### What you are asked to do
Note each line in the data below that holds "write", and copy it.

### Dataset extract
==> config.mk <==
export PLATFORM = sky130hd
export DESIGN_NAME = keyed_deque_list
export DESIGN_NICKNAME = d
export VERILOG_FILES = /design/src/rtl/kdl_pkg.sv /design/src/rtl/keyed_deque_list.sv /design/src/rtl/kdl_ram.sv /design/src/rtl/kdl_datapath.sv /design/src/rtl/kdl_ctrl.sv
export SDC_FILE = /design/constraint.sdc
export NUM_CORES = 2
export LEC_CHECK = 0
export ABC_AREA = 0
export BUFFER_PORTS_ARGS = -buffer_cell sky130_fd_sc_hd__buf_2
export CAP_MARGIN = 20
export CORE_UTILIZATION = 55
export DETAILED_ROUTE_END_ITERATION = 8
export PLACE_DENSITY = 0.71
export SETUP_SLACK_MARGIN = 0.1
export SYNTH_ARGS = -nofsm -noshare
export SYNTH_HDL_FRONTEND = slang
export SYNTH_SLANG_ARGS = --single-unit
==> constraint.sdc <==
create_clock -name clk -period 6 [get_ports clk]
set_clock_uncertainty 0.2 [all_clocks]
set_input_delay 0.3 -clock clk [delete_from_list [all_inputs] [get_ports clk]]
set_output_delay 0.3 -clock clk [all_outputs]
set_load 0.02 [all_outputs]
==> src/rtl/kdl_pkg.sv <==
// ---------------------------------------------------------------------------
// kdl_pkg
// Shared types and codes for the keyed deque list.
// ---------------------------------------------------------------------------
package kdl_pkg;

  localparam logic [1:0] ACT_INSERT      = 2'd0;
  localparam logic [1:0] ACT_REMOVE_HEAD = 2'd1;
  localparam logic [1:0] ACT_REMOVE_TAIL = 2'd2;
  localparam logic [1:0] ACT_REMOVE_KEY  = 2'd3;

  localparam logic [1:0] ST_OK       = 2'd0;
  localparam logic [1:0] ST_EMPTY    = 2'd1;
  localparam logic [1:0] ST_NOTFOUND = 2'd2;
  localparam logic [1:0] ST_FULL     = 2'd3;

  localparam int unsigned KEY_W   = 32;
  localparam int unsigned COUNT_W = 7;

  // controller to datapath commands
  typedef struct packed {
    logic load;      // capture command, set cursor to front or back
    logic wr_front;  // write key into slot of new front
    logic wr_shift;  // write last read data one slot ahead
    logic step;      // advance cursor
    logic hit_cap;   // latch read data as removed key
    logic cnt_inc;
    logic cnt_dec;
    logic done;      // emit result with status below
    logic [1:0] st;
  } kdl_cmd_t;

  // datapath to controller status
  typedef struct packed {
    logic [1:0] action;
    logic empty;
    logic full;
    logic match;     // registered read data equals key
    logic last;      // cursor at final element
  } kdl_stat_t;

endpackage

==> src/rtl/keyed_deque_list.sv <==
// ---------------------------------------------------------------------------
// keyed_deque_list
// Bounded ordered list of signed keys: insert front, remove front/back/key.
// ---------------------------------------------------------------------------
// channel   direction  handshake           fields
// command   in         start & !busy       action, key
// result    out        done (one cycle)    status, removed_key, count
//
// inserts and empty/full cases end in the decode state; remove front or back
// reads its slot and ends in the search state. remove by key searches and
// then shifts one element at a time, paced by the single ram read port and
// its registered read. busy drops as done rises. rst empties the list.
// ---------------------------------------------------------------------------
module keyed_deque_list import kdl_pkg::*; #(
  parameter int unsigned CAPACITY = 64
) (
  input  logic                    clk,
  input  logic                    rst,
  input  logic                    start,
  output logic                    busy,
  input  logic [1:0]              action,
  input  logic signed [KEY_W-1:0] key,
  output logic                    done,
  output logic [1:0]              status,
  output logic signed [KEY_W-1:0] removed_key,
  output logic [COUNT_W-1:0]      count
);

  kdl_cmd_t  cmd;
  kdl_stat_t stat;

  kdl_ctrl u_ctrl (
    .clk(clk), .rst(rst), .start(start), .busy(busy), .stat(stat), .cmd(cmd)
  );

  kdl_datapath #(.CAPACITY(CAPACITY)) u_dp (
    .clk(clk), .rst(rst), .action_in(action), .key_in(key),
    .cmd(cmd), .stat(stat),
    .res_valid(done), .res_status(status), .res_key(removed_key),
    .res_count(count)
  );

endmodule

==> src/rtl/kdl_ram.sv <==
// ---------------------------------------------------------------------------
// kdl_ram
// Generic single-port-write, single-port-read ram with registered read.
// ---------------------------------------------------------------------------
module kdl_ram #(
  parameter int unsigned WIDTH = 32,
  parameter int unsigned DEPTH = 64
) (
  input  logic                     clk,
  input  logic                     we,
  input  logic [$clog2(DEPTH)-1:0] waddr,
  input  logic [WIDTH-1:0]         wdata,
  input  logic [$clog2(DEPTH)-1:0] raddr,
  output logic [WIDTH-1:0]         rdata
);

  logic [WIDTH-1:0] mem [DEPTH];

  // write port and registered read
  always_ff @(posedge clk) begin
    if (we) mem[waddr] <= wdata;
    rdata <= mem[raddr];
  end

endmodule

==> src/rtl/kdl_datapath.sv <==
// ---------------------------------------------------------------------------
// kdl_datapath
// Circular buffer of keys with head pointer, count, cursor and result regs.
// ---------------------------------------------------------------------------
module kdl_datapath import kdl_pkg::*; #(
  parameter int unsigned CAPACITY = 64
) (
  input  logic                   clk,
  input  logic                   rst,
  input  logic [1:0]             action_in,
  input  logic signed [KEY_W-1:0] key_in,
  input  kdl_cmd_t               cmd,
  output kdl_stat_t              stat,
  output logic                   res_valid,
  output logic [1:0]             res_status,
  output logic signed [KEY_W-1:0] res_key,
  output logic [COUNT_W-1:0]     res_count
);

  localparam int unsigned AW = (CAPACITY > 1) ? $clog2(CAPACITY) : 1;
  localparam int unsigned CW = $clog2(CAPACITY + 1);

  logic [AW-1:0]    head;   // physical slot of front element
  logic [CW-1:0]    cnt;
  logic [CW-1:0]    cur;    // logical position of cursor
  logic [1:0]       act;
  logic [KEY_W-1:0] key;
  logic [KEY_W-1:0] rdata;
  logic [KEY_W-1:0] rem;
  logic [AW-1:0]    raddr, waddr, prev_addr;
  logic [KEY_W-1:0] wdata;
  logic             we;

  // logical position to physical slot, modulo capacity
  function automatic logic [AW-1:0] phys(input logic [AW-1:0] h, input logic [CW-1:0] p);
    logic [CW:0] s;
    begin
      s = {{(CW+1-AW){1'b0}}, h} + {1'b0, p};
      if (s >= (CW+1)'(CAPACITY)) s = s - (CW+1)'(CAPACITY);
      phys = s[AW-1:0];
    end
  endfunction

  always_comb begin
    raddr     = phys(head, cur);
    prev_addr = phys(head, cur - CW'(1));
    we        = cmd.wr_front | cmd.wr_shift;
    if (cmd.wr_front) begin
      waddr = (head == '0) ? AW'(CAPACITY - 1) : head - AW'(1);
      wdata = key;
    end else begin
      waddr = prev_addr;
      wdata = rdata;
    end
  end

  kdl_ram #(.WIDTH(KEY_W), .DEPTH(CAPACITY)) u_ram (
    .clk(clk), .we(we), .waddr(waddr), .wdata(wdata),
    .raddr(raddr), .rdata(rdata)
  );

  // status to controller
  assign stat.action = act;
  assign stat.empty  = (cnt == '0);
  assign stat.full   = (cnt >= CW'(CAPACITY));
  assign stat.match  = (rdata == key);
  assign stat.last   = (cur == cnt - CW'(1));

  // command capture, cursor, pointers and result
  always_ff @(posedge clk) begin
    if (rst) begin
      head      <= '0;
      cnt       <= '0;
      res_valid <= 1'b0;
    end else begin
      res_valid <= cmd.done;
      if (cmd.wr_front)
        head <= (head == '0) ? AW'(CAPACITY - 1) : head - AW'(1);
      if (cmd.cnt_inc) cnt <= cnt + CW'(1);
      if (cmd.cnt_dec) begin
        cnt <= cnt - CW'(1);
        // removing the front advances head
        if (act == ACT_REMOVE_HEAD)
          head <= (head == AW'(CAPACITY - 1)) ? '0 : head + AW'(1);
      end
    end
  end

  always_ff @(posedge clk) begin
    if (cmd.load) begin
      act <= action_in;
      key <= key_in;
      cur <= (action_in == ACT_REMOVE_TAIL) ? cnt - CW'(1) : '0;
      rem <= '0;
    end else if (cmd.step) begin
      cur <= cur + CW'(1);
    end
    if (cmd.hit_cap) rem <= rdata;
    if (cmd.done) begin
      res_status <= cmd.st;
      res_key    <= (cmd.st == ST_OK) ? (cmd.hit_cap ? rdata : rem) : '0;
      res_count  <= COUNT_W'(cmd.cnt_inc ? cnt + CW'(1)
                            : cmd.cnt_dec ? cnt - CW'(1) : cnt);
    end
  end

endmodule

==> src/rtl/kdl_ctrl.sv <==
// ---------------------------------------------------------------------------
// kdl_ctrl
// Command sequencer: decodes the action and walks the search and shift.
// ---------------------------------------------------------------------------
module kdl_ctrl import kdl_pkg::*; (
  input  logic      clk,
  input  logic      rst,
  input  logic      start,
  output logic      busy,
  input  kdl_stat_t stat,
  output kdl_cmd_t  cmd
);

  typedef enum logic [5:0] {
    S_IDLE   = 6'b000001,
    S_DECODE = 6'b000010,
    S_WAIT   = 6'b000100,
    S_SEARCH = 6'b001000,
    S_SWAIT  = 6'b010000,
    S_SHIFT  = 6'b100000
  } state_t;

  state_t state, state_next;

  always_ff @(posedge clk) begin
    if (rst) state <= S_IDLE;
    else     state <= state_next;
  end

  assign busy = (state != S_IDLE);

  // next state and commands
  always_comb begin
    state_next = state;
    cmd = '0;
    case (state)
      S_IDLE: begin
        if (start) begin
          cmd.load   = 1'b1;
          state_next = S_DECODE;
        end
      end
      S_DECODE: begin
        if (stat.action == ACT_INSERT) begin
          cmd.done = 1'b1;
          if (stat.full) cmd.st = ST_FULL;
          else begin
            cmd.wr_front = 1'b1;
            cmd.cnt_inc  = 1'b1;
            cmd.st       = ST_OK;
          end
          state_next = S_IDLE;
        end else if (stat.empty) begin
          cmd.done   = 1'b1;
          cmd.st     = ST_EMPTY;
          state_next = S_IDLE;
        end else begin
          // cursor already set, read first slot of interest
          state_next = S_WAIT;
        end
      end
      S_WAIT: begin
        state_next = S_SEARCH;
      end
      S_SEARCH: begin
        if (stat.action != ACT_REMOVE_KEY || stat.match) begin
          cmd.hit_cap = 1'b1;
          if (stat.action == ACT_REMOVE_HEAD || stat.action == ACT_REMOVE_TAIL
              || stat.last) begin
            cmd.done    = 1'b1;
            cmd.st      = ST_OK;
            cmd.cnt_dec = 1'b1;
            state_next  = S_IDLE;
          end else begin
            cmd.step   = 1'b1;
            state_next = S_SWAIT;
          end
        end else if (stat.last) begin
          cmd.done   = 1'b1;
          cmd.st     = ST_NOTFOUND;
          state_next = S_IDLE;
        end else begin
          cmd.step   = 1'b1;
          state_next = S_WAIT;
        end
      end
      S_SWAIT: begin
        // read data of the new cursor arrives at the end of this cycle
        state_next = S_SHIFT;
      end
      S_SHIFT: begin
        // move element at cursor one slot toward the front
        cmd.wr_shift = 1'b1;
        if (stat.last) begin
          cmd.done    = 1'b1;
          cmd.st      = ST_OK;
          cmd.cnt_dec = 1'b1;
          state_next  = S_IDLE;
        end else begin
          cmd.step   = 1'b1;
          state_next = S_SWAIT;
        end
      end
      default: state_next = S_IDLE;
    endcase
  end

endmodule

### Expected output
    logic wr_front;  // write key into slot of new front
    logic wr_shift;  // write last read data one slot ahead
// Generic single-port-write, single-port-read ram with registered read.
  // write port and registered read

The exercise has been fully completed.